Search the data below for the word "track" and copy each line that holds it.
....
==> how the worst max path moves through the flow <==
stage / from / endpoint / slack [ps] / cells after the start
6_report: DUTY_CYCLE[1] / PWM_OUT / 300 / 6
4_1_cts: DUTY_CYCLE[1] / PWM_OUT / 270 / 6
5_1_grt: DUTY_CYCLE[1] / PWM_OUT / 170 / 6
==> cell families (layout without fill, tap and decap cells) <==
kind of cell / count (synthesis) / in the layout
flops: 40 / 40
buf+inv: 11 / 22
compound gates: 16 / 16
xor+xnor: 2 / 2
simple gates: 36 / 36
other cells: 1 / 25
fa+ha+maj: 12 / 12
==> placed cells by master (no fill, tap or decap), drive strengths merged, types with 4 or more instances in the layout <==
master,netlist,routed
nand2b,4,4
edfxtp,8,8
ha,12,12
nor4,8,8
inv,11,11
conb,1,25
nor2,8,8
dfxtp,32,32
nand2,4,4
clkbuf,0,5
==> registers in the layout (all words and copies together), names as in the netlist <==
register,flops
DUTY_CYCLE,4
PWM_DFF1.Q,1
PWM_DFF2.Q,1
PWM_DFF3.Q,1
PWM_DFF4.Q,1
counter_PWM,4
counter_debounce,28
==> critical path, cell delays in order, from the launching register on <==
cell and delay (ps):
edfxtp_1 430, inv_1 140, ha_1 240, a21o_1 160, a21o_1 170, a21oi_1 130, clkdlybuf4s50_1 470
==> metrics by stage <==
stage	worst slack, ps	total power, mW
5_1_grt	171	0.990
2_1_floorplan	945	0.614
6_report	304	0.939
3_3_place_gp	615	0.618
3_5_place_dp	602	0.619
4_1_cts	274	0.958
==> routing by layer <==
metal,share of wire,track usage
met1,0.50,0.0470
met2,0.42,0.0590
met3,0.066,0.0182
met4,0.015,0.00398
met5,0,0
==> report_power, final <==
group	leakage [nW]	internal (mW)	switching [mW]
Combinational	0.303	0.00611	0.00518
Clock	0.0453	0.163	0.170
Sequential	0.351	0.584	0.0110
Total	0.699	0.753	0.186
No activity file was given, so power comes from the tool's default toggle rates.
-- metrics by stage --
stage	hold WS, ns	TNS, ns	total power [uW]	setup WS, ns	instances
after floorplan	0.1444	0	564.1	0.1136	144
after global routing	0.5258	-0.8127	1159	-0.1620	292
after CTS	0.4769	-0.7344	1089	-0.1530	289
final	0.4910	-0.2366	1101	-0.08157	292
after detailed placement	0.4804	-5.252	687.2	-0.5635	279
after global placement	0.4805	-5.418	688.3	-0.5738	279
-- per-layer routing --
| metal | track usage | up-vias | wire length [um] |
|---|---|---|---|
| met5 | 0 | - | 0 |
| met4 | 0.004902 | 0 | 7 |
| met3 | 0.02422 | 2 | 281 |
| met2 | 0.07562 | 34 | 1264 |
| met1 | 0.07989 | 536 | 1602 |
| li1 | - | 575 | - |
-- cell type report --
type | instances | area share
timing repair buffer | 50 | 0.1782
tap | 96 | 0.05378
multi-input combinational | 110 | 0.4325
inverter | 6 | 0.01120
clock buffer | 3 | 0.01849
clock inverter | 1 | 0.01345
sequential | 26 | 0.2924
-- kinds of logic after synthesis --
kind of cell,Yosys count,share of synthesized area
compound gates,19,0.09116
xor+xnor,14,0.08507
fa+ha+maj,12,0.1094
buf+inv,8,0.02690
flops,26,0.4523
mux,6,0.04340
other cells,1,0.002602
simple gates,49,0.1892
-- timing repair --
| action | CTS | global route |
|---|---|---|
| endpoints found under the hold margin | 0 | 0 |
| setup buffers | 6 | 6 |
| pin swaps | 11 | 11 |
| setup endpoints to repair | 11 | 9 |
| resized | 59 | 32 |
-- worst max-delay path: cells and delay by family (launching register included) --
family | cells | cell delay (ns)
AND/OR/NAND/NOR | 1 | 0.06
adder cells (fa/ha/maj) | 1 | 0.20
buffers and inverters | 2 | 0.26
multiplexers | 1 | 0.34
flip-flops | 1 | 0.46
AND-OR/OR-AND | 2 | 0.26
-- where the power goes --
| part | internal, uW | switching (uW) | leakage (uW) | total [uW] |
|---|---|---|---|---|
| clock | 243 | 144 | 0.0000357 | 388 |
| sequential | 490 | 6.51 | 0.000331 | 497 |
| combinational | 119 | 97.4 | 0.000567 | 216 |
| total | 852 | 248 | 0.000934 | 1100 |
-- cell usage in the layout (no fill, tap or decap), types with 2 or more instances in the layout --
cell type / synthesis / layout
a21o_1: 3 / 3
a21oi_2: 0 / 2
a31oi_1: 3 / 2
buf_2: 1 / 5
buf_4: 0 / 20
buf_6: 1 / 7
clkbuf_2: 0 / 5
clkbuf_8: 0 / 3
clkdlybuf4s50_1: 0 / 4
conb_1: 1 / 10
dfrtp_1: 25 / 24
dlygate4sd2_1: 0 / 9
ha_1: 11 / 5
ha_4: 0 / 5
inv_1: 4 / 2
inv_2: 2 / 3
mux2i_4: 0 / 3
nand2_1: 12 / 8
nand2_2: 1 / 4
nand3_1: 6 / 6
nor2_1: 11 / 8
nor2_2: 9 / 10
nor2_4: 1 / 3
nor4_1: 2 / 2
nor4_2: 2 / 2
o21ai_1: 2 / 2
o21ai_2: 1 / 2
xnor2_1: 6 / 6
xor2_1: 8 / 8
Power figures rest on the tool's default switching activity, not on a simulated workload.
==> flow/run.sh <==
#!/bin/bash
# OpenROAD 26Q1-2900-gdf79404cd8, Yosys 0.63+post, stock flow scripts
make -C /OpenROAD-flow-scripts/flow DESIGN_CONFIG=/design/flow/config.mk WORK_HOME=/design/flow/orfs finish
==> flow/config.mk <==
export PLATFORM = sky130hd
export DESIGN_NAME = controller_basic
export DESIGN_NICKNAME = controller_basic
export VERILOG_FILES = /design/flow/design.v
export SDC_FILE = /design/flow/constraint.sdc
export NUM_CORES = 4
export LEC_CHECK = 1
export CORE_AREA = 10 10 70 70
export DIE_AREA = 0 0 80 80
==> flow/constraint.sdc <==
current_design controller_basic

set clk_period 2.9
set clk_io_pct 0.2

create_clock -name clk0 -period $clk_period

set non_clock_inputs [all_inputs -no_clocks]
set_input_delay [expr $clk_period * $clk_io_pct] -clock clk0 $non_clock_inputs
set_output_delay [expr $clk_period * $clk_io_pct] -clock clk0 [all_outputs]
....
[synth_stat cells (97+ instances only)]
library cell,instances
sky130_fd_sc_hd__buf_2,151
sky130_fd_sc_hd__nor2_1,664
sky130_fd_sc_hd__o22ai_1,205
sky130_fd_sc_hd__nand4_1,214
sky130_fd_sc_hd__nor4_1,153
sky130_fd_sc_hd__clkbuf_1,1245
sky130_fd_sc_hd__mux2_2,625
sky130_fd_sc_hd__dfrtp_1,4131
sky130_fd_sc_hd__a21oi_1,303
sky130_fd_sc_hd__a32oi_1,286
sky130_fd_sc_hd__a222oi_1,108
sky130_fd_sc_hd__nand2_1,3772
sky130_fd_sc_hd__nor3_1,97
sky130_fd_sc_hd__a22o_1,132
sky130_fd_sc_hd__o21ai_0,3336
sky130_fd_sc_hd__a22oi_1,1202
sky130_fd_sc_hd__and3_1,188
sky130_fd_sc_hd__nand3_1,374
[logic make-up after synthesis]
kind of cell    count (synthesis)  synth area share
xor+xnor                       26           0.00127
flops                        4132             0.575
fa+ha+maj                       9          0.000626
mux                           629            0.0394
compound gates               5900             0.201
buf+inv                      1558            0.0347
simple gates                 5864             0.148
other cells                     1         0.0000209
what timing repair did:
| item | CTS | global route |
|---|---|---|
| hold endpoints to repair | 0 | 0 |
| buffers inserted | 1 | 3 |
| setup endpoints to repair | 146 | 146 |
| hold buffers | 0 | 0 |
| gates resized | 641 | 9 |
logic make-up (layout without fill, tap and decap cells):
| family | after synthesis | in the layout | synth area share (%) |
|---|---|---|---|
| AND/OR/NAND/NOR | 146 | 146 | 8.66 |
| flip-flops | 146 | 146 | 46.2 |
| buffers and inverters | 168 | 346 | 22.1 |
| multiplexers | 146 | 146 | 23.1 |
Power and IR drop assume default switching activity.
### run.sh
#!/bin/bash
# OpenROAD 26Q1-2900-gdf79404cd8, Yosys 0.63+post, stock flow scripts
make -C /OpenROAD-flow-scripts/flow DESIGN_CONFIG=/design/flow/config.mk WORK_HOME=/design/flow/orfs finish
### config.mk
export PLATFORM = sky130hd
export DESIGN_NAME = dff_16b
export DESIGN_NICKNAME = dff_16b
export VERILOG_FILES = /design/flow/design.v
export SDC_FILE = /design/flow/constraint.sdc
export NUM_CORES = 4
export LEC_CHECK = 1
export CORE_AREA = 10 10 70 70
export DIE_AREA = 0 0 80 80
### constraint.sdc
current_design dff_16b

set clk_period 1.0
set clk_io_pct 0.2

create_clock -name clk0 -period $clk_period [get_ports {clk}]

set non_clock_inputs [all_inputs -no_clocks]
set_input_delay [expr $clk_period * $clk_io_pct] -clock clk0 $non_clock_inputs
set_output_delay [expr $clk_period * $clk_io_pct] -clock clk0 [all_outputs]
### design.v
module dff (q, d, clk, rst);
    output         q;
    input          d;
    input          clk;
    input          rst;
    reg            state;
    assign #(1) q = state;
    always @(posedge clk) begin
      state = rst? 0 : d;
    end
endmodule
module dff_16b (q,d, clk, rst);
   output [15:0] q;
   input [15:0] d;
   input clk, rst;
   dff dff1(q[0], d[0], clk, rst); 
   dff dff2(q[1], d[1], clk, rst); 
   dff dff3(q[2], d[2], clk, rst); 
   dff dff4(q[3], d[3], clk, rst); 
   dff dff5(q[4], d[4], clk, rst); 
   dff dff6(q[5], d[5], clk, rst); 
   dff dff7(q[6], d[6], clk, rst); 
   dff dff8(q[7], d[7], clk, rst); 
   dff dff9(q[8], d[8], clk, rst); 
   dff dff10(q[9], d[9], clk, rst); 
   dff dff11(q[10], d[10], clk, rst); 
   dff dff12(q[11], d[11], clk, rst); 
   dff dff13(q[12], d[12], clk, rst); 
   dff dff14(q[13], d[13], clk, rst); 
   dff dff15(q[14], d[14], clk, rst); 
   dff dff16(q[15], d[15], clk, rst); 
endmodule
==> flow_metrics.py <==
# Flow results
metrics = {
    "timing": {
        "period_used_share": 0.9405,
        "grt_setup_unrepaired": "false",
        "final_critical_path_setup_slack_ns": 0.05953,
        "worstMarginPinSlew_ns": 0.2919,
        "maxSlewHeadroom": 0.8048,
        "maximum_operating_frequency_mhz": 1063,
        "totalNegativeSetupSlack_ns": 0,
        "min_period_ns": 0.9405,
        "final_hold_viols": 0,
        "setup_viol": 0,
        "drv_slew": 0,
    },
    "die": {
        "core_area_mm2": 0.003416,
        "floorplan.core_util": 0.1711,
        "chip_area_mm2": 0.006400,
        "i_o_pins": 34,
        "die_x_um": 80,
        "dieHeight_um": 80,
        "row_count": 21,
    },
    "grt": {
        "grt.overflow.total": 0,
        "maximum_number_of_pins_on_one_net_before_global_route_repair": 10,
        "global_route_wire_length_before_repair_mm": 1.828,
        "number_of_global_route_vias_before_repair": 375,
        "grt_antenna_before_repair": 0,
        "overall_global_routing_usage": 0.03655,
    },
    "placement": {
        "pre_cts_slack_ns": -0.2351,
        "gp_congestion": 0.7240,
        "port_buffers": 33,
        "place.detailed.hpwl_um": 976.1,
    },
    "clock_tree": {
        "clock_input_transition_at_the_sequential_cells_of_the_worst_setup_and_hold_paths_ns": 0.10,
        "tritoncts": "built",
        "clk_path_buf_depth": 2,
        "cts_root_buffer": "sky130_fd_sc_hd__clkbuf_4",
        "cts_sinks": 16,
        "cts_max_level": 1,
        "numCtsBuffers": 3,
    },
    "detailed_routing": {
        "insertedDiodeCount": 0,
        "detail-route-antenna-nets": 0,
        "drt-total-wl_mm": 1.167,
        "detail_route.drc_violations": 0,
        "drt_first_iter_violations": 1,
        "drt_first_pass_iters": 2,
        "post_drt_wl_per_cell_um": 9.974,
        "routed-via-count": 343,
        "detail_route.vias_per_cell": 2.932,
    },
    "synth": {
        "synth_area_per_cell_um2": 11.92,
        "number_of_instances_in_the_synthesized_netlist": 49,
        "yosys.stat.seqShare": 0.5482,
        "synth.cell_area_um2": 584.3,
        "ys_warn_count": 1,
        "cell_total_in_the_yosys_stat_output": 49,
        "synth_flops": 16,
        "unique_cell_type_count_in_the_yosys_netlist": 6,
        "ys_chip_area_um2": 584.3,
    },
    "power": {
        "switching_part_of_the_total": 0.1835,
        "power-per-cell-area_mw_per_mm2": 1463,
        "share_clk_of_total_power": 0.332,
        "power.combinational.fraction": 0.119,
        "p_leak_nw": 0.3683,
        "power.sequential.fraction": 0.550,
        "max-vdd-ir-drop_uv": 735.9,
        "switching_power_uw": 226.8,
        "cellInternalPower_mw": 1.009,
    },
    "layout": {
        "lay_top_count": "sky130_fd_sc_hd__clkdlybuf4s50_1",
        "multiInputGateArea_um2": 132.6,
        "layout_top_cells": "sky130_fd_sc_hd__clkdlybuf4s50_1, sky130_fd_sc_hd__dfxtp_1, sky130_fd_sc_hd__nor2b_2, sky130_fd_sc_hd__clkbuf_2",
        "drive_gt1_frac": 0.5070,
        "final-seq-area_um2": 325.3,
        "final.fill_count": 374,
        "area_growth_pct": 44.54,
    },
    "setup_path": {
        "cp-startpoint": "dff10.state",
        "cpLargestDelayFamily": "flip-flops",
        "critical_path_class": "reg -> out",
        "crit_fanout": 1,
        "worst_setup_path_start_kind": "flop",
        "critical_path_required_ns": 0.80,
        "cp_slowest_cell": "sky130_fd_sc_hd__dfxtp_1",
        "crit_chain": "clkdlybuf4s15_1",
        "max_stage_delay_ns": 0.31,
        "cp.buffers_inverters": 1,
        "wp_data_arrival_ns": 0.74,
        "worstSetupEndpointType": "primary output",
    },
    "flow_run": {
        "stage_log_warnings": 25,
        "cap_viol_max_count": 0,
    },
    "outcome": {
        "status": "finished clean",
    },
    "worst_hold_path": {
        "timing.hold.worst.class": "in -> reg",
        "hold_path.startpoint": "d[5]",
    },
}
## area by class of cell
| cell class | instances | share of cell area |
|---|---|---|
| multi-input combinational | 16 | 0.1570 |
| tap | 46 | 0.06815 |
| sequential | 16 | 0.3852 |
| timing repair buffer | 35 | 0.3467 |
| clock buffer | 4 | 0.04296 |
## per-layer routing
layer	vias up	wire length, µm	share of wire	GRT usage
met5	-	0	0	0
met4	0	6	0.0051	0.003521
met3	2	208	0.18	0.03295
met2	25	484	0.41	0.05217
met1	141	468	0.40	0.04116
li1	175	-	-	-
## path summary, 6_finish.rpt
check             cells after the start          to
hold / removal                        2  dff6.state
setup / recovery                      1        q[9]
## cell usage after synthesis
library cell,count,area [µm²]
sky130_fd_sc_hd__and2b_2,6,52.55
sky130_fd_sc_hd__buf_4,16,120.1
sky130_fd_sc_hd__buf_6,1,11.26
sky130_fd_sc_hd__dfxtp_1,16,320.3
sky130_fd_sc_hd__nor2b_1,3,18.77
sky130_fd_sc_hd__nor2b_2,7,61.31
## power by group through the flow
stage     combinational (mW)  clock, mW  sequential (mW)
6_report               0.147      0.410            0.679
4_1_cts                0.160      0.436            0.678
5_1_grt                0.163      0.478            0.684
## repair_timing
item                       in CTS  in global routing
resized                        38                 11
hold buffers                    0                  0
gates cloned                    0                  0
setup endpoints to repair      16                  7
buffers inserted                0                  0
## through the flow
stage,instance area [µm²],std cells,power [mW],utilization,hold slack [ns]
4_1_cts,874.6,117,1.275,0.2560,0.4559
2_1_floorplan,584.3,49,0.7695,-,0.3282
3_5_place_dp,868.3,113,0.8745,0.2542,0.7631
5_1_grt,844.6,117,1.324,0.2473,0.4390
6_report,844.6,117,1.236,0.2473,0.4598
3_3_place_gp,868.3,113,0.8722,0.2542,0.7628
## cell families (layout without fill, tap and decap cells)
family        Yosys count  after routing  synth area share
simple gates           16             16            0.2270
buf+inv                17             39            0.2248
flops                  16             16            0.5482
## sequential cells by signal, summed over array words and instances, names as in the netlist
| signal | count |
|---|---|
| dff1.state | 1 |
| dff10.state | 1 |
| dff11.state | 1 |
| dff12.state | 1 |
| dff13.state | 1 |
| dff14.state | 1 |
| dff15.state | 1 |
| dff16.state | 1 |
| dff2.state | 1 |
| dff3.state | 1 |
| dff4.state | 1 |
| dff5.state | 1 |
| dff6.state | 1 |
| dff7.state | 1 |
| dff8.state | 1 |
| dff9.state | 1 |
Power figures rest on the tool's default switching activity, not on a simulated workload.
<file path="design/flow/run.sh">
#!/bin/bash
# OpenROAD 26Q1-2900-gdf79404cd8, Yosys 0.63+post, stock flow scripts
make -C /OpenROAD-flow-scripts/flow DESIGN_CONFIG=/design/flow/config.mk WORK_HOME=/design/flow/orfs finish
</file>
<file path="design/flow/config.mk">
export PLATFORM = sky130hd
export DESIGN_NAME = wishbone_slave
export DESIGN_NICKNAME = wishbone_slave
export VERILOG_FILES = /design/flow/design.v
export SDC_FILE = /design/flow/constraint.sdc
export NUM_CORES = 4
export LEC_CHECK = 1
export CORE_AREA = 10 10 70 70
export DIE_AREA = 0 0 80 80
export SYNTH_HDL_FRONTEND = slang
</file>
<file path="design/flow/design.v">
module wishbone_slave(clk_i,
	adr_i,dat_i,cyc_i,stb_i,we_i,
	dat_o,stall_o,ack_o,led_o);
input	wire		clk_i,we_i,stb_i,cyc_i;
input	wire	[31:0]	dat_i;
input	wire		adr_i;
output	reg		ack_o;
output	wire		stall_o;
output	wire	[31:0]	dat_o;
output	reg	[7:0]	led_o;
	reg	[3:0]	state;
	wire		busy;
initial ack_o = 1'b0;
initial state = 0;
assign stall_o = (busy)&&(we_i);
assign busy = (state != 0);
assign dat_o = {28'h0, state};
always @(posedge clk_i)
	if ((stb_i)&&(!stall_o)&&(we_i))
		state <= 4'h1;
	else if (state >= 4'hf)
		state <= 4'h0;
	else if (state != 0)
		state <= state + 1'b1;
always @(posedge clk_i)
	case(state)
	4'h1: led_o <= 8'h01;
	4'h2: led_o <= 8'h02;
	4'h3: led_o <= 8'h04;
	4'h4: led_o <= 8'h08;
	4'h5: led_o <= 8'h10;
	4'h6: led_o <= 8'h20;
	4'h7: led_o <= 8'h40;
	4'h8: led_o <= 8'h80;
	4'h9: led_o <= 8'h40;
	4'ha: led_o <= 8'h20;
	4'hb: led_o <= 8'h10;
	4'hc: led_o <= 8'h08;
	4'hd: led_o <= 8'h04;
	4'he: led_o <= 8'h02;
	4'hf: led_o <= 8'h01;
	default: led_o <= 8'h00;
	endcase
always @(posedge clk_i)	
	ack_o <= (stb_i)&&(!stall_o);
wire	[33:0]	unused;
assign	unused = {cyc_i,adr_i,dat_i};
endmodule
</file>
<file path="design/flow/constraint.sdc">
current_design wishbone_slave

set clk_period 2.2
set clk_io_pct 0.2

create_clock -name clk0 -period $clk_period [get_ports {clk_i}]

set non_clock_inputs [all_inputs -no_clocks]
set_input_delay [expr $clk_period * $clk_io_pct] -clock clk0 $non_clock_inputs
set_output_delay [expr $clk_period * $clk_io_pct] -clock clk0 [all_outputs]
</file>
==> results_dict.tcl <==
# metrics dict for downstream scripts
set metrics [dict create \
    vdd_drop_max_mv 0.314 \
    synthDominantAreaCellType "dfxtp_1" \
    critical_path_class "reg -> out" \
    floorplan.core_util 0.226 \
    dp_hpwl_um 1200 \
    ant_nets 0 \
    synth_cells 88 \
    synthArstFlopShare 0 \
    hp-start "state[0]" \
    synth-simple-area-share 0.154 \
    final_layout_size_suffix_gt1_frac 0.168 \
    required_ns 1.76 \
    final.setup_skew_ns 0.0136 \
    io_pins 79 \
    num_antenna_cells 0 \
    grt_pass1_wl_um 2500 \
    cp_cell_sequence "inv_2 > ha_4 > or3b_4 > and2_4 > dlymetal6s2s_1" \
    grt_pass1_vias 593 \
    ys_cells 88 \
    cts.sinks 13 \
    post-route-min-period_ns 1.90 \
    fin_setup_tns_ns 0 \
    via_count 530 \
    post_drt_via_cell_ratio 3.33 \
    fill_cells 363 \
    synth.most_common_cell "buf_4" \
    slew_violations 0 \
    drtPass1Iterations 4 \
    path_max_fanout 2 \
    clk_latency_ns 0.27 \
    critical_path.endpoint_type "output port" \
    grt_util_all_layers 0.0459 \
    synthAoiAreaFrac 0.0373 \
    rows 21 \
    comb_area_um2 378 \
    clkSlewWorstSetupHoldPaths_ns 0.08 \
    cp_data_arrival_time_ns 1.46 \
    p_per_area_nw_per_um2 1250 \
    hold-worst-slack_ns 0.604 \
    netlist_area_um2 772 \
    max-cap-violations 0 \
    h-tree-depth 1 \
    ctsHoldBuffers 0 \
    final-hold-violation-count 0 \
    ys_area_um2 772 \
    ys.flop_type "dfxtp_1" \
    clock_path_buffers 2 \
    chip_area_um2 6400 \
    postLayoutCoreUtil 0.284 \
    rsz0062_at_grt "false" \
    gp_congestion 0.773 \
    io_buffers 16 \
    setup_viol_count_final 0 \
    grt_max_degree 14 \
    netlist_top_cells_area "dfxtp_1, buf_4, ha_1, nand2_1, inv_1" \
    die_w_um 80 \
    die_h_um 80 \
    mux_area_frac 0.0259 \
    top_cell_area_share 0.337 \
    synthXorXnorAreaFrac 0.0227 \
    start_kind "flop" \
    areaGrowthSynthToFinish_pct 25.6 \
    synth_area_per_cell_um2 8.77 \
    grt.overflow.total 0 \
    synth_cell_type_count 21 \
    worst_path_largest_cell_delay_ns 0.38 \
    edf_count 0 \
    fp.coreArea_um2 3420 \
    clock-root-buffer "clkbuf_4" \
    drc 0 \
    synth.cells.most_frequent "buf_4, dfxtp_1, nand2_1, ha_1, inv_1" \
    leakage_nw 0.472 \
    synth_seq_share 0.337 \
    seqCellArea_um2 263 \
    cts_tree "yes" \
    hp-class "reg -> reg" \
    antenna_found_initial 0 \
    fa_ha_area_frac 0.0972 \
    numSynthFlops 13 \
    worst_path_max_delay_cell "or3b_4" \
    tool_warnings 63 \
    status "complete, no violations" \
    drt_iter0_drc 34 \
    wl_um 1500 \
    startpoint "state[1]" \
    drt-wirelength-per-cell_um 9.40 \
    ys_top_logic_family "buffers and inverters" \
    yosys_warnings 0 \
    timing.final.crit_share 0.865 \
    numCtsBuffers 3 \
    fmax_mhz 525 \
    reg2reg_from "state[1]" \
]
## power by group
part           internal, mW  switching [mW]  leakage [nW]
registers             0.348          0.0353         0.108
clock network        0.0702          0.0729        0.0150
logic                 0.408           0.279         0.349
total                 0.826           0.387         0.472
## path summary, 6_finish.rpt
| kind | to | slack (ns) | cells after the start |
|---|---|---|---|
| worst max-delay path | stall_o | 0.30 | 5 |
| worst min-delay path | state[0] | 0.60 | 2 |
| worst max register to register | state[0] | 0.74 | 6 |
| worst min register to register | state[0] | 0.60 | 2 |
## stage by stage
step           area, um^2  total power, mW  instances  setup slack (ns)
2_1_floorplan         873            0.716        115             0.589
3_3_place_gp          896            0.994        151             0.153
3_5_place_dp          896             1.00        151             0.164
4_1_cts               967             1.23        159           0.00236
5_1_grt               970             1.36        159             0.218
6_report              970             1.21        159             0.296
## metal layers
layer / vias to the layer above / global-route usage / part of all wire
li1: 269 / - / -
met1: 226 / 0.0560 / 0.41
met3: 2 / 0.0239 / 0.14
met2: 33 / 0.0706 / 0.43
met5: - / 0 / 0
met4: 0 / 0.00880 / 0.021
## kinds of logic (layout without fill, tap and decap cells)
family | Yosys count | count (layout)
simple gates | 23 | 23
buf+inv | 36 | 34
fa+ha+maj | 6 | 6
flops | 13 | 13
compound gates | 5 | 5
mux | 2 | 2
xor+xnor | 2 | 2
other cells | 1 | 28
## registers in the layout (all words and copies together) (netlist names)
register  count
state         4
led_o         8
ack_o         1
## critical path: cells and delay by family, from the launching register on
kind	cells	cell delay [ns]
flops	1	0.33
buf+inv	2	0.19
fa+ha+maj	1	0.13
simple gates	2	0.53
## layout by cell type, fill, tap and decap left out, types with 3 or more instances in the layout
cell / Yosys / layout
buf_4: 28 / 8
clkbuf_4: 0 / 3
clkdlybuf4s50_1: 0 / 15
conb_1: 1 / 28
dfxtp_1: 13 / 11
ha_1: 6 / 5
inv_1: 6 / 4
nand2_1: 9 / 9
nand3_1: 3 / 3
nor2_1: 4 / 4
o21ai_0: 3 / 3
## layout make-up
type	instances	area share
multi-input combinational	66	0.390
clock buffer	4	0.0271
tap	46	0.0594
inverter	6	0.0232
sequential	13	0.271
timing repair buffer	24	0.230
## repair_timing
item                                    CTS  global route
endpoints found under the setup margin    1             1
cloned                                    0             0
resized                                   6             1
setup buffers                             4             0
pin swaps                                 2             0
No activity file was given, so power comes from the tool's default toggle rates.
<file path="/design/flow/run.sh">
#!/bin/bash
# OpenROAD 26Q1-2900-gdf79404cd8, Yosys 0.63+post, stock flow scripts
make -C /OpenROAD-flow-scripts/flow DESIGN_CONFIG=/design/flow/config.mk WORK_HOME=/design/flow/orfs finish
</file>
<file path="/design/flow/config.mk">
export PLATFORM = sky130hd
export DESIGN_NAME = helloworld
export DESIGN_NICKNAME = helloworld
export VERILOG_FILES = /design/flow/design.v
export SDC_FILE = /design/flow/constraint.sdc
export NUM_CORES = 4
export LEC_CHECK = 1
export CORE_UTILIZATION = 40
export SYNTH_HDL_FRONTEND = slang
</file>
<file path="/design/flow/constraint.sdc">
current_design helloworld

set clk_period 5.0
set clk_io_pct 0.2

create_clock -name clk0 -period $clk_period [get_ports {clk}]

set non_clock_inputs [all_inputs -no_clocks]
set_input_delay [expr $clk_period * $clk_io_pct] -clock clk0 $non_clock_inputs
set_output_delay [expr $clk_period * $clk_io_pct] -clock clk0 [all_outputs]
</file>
....
Written response ->
metal,share of wire,track usage
| metal | track usage | up-vias | wire length [um] |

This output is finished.